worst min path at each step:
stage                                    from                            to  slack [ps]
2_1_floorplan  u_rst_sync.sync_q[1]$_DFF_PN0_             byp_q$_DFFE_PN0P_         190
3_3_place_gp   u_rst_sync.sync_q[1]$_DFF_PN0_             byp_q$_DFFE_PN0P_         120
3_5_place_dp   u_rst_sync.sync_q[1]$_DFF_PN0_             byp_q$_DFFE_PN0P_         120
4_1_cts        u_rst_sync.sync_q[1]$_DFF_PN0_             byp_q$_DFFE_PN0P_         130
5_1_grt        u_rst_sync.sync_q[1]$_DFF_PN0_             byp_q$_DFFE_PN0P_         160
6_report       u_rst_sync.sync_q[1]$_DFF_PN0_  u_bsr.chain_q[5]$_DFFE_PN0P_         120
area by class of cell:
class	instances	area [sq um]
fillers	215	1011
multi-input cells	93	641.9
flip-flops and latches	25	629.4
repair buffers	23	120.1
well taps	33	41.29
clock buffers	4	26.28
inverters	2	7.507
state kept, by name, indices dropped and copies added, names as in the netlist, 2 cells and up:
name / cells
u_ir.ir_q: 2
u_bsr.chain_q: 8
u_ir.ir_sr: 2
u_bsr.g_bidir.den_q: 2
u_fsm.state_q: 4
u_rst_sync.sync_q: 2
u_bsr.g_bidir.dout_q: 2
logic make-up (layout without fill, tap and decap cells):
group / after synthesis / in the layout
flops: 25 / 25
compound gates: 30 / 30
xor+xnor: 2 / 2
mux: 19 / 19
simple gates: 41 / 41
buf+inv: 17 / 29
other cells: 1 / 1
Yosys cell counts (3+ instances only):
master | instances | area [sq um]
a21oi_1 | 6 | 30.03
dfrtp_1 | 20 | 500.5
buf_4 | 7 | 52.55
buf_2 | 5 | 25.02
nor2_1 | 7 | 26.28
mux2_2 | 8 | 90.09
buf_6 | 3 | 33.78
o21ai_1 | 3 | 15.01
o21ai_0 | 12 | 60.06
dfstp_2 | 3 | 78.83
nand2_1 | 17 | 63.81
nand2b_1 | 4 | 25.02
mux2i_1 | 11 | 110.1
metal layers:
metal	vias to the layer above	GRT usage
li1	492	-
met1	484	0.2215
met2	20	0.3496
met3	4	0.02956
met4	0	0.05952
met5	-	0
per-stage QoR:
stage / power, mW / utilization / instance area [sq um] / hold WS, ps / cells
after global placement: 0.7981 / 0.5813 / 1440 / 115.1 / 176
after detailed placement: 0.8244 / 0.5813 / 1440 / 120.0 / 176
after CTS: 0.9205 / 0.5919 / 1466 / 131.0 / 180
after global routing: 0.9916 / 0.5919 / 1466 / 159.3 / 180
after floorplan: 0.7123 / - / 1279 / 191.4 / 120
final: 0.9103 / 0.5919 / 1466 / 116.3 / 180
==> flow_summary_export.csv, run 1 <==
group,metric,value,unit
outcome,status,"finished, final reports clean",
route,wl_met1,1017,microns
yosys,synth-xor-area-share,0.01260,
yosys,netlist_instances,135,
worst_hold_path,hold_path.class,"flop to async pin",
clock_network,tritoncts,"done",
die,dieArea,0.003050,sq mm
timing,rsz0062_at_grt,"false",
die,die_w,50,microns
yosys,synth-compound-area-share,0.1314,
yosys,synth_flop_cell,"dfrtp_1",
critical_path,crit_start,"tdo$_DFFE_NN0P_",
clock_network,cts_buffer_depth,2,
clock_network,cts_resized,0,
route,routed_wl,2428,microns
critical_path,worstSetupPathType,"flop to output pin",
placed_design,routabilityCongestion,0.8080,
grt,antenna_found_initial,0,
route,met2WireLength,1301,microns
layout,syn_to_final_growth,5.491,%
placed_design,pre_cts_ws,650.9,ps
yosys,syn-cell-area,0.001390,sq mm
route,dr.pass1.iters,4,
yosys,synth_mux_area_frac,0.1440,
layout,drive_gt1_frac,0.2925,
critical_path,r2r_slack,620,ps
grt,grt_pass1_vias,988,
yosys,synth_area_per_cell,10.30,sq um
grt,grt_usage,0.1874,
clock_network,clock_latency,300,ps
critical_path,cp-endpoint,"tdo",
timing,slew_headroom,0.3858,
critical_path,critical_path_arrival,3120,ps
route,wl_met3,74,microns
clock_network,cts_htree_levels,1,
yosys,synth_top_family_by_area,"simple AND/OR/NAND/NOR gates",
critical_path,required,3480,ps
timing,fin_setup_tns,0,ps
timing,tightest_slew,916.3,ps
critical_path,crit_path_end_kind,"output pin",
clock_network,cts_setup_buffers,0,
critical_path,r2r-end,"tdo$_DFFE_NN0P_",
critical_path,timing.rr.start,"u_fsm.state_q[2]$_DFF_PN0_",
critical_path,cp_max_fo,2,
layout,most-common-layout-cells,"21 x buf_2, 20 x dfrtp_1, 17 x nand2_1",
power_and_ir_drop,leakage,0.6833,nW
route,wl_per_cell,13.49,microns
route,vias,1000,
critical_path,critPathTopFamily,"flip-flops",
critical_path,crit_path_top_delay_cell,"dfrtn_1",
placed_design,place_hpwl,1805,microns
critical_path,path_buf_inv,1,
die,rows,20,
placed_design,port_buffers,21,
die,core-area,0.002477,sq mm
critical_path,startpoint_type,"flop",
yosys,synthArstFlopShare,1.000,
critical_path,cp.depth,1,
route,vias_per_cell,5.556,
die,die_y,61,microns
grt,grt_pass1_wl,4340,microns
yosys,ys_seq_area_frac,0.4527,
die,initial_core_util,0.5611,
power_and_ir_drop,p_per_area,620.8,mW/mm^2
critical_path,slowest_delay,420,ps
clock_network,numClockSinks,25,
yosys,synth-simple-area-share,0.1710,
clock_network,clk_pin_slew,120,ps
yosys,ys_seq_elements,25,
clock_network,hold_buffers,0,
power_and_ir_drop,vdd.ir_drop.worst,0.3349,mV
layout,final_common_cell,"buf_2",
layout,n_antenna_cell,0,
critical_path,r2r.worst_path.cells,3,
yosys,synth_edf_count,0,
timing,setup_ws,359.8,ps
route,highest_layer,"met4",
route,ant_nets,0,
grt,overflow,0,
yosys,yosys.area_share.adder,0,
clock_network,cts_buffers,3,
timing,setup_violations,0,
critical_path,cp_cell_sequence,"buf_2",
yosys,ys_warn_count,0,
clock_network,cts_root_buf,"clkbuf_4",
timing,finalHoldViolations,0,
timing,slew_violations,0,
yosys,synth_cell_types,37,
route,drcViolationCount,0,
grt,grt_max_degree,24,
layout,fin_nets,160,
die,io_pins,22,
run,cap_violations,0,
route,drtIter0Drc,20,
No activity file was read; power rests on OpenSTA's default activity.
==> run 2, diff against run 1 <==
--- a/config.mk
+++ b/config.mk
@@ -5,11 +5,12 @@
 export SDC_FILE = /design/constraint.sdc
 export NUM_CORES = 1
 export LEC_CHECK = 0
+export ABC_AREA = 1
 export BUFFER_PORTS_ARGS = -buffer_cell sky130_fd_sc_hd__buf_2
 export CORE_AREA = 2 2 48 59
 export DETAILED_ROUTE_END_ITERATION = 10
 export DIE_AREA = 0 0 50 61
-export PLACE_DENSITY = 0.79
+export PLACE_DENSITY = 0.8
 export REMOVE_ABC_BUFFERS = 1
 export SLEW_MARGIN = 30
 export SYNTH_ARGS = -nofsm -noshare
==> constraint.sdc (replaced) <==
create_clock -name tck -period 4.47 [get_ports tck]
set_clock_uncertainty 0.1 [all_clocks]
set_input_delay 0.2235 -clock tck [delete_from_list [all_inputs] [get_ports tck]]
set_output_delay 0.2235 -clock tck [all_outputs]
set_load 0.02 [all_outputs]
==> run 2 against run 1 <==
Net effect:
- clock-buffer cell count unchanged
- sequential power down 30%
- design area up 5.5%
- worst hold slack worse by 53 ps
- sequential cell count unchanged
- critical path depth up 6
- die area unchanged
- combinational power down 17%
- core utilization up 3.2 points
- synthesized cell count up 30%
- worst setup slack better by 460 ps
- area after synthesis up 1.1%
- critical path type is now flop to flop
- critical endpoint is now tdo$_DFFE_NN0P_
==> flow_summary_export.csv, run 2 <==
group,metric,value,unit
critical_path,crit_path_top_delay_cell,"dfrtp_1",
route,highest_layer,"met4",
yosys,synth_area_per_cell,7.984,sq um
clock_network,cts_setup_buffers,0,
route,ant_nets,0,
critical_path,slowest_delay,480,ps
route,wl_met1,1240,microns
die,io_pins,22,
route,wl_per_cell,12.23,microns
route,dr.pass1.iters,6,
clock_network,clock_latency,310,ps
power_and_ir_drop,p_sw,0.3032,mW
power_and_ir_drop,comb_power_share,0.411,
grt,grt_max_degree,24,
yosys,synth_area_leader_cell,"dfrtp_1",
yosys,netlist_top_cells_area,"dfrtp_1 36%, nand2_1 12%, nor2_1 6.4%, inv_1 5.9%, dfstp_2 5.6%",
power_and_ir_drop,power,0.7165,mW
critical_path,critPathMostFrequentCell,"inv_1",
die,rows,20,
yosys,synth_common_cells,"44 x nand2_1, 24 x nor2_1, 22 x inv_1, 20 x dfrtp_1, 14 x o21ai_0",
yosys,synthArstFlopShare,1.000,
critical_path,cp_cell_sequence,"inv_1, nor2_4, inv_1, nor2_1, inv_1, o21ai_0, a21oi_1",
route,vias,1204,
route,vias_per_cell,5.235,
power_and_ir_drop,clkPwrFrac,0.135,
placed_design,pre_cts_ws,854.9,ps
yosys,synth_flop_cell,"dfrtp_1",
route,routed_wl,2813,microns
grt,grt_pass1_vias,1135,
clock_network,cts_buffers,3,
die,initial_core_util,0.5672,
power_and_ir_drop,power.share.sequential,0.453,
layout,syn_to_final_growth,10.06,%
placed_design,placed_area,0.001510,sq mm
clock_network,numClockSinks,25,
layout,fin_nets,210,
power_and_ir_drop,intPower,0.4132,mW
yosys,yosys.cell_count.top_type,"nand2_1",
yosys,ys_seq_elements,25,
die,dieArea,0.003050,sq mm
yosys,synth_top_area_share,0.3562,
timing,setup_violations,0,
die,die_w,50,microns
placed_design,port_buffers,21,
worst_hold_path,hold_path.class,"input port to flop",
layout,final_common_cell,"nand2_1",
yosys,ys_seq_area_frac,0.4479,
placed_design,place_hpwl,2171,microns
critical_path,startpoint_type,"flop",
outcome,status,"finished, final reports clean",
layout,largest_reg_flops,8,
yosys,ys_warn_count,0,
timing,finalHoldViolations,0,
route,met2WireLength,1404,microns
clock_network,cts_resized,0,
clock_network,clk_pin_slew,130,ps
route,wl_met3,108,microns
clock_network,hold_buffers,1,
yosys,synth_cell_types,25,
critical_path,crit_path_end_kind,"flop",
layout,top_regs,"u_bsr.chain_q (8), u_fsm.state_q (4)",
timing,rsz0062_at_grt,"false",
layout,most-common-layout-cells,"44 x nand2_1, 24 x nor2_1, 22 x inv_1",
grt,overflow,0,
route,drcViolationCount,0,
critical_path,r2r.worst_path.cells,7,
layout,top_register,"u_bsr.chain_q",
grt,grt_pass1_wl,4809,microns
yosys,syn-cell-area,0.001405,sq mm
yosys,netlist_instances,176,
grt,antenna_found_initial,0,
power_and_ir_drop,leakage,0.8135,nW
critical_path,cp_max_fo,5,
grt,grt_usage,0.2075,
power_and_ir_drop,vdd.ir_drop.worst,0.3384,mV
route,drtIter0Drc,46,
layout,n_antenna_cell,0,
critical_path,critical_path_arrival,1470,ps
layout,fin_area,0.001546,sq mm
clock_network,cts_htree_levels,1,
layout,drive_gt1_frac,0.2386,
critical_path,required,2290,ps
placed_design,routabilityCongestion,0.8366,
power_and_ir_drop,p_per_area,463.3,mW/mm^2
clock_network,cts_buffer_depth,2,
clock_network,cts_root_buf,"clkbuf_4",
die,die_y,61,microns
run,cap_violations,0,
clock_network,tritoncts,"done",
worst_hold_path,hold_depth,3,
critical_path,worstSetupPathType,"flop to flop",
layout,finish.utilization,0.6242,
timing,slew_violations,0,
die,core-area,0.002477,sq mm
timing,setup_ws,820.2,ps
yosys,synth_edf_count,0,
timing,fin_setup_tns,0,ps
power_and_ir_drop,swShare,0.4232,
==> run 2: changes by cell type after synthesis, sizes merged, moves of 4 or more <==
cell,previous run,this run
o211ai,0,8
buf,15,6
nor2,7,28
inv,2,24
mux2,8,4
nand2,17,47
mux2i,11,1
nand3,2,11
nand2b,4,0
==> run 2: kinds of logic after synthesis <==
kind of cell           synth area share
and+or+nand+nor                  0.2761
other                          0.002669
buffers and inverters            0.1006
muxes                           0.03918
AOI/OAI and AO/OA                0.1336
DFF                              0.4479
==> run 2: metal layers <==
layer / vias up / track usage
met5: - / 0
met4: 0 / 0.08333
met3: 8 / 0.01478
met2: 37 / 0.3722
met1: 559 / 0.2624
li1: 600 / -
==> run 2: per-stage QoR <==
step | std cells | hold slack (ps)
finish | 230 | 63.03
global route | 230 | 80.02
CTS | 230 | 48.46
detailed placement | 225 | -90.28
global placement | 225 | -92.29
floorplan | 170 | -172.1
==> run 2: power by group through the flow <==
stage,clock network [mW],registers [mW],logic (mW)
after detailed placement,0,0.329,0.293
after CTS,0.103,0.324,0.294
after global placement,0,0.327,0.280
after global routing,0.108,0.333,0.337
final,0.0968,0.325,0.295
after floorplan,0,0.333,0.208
`src/rtl/dacc_pkg.sv`:
```
package dacc_pkg;

   typedef enum logic [3:0] {
      ST_IDLE,
      ST_F_MAR,
      ST_F_READ,
      ST_F_MDR,
      ST_F_IR,
      ST_E_DEC,
      ST_E_READ,
      ST_E_MDR,
      ST_E_ALU,
      ST_E_ACC,
      ST_E_STAGE,
      ST_E_WRITE
   } state_t;

   typedef enum logic [2:0] {
      OP_HALT,
      OP_ADD,
      OP_SUB,
      OP_STA,
      OP_LDA,
      OP_BR,
      OP_BRZ,
      OP_BRP
   } op_t;

endpackage

```
`src/rtl/dacc_mem.sv`:
```
module dacc_mem #(
   parameter int WORD_W = 10,
   parameter int ADDR_W = 7,
   parameter int DEPTH  = 100
) (
   input  logic              clk,
   input  logic              we,
   input  logic [ADDR_W-1:0] waddr,
   input  logic [WORD_W-1:0] wdata,
   input  logic [ADDR_W-1:0] raddr,
   output logic [WORD_W-1:0] rdata
);

   logic [WORD_W-1:0] store [DEPTH];

   always_ff @(posedge clk) begin
      if (we) begin
         store[waddr] <= wdata;
      end
      rdata <= store[raddr];
   end

endmodule

```
`src/rtl/dacc_decode.sv`:
```
module dacc_decode
   import dacc_pkg::*;
#(
   parameter int WORD_W = 10,
   parameter int ADDR_W = 7,
   parameter int RADIX  = 100
) (
   input  logic [WORD_W-1:0] word,
   output op_t               op,
   output logic [ADDR_W-1:0] field
);

   logic [WORD_W-1:0] digit;
   logic [WORD_W-1:0] rest;

   always_comb begin
      digit = word / WORD_W'(RADIX);
      rest  = word % WORD_W'(RADIX);
      field = rest[ADDR_W-1:0];
      case (digit)
         WORD_W'(1): op = OP_ADD;
         WORD_W'(2): op = OP_SUB;
         WORD_W'(3): op = OP_STA;
         WORD_W'(5): op = OP_LDA;
         WORD_W'(6): op = OP_BR;
         WORD_W'(7): op = OP_BRZ;
         WORD_W'(8): op = OP_BRP;
         default:    op = OP_HALT;
      endcase
   end

endmodule

```
`src/rtl/dacc_alu.sv`:
```
module dacc_alu #(
   parameter int WORD_W   = 10,
   parameter int WORD_MOD = 1000
) (
   input  logic              is_sub,
   input  logic [WORD_W-1:0] a,
   input  logic [WORD_W-1:0] b,
   output logic [WORD_W-1:0] res,
   output logic              under
);

   localparam logic [WORD_W:0] MODV = (WORD_W+1)'(WORD_MOD);

   logic [WORD_W:0] ax;
   logic [WORD_W:0] bx;
   logic [WORD_W:0] tmp;

   always_comb begin
      ax    = {1'b0, a};
      bx    = {1'b0, b};
      under = 1'b0;
      if (is_sub) begin
         under = (ax < bx);
         tmp   = under ? (ax + MODV - bx) : (ax - bx);
      end else begin
         tmp = ax + bx;
         if (tmp >= MODV) begin
            tmp = tmp - MODV;
         end
      end
      res = tmp[WORD_W-1:0];
   end

endmodule

```
`src/rtl/dacc_cpu.sv`:
```
module dacc_cpu
   import dacc_pkg::*;
#(
   parameter  int MEM_DEPTH = 100,
   localparam int ADDR_W    = $clog2(MEM_DEPTH),
   localparam int WORD_MOD  = 10 * MEM_DEPTH,
   localparam int WORD_W    = $clog2(WORD_MOD)
) (
   input  logic              clk,
   input  logic              rst,
   input  logic              pre_we,
   input  logic [ADDR_W-1:0] pre_addr,
   input  logic [WORD_W-1:0] pre_data,
   input  logic              start,
   output logic              halted,
   output logic [WORD_W-1:0] acc_out,
   output logic [ADDR_W-1:0] pc_out
);

   generate
      if (MEM_DEPTH < 2) begin : g_bad_depth
         $error("dacc_cpu: MEM_DEPTH must be at least 2");
      end
      if (WORD_MOD > (1 << WORD_W)) begin : g_bad_word
         $error("dacc_cpu: word width too small for the decimal range");
      end
   endgenerate

   state_t            state;
   logic [ADDR_W-1:0] pc;
   logic [ADDR_W-1:0] mar;
   logic [WORD_W-1:0] mdr;
   logic [WORD_W-1:0] ir;
   logic [WORD_W-1:0] acc;
   logic [WORD_W-1:0] res_q;
   logic              under_q;
   logic              neg_q;

   logic [ADDR_W-1:0] pc_next;
   op_t               op;
   logic [ADDR_W-1:0] field;
   logic [WORD_W-1:0] alu_res;
   logic              alu_under;

   logic              mem_we;
   logic [ADDR_W-1:0] mem_waddr;
   logic [WORD_W-1:0] mem_wdata;
   logic [WORD_W-1:0] mem_rdata;
   logic              pre_ok;

   // program counter increment: free wrap for power-of-two depth, compare otherwise
   generate
      if ((1 << ADDR_W) == MEM_DEPTH) begin : g_pc_pow2
         assign pc_next = pc + 1'b1;
      end else begin : g_pc_cmp
         assign pc_next = (pc == ADDR_W'(MEM_DEPTH - 1)) ? '0 : pc + 1'b1;
      end
   endgenerate

   dacc_decode #(
      .WORD_W(WORD_W),
      .ADDR_W(ADDR_W),
      .RADIX (MEM_DEPTH)
   ) u_decode (
      .word (ir),
      .op   (op),
      .field(field)
   );

   dacc_alu #(
      .WORD_W  (WORD_W),
      .WORD_MOD(WORD_MOD)
   ) u_alu (
      .is_sub(op == OP_SUB),
      .a     (acc),
      .b     (mdr),
      .res   (alu_res),
      .under (alu_under)
   );

   assign pre_ok    = pre_we && (pre_addr < ADDR_W'(MEM_DEPTH));
   assign mem_we    = (state == ST_IDLE) ? pre_ok : (state == ST_E_WRITE);
   assign mem_waddr = (state == ST_IDLE) ? pre_addr : mar;
   assign mem_wdata = (state == ST_IDLE) ? pre_data : mdr;

   dacc_mem #(
      .WORD_W(WORD_W),
      .ADDR_W(ADDR_W),
      .DEPTH (MEM_DEPTH)
   ) u_mem (
      .clk  (clk),
      .we   (mem_we),
      .waddr(mem_waddr),
      .wdata(mem_wdata),
      .raddr(mar),
      .rdata(mem_rdata)
   );

   always_ff @(posedge clk) begin
      if (rst) begin
         state   <= ST_IDLE;
         pc      <= '0;
         mar     <= '0;
         mdr     <= '0;
         ir      <= '0;
         acc     <= '0;
         res_q   <= '0;
         under_q <= 1'b0;
         neg_q   <= 1'b0;
      end else begin
         case (state)
            ST_IDLE: begin
               if (start) begin
                  pc    <= '0;
                  neg_q <= 1'b0;
                  state <= ST_F_MAR;
               end
            end
            ST_F_MAR: begin
               mar   <= pc;
               state <= ST_F_READ;
            end
            ST_F_READ: begin
               state <= ST_F_MDR;
            end
            ST_F_MDR: begin
               mdr   <= mem_rdata;
               state <= ST_F_IR;
            end
            ST_F_IR: begin
               ir    <= mdr;
               pc    <= pc_next;
               state <= ST_E_DEC;
            end
            ST_E_DEC: begin
               case (op)
                  OP_HALT: state <= ST_IDLE;
                  OP_BR: begin
                     pc    <= field;
                     state <= ST_F_MAR;
                  end
                  OP_BRZ: begin
                     if (acc == '0 && !neg_q) begin
                        pc <= field;
                     end
                     state <= ST_F_MAR;
                  end
                  OP_BRP: begin
                     if (acc != '0 && !neg_q) begin
                        pc <= field;
                     end
                     state <= ST_F_MAR;
                  end
                  OP_STA: begin
                     mar   <= field;
                     state <= ST_E_STAGE;
                  end
                  default: begin
                     mar   <= field;
                     state <= ST_E_READ;
                  end
               endcase
            end
            ST_E_STAGE: begin
               mdr   <= acc;
               state <= ST_E_WRITE;
            end
            ST_E_WRITE: begin
               state <= ST_F_MAR;
            end
            ST_E_READ: begin
               state <= ST_E_MDR;
            end
            ST_E_MDR: begin
               mdr   <= mem_rdata;
               state <= ST_E_ALU;
            end
            ST_E_ALU: begin
               res_q   <= (op == OP_LDA) ? mdr : alu_res;
               under_q <= (op == OP_SUB) && alu_under;
               state   <= ST_E_ACC;
            end
            ST_E_ACC: begin
               acc <= res_q;
               if (op == OP_LDA) begin
                  neg_q <= 1'b0;
               end else if (under_q) begin
                  neg_q <= 1'b1;
               end
               state <= ST_F_MAR;
            end
            default: state <= ST_IDLE;
         endcase
      end
   end

   assign halted  = (state == ST_IDLE);
   assign acc_out = acc;
   assign pc_out  = pc;

endmodule

```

DIRECTIONS → If a line of the records includes the string "routing", copy it out.

RESULT FOR THIS TASK →
after global routing: 0.9916 / 0.5919 / 1466 / 159.3 / 180
after global routing,0.108,0.333,0.337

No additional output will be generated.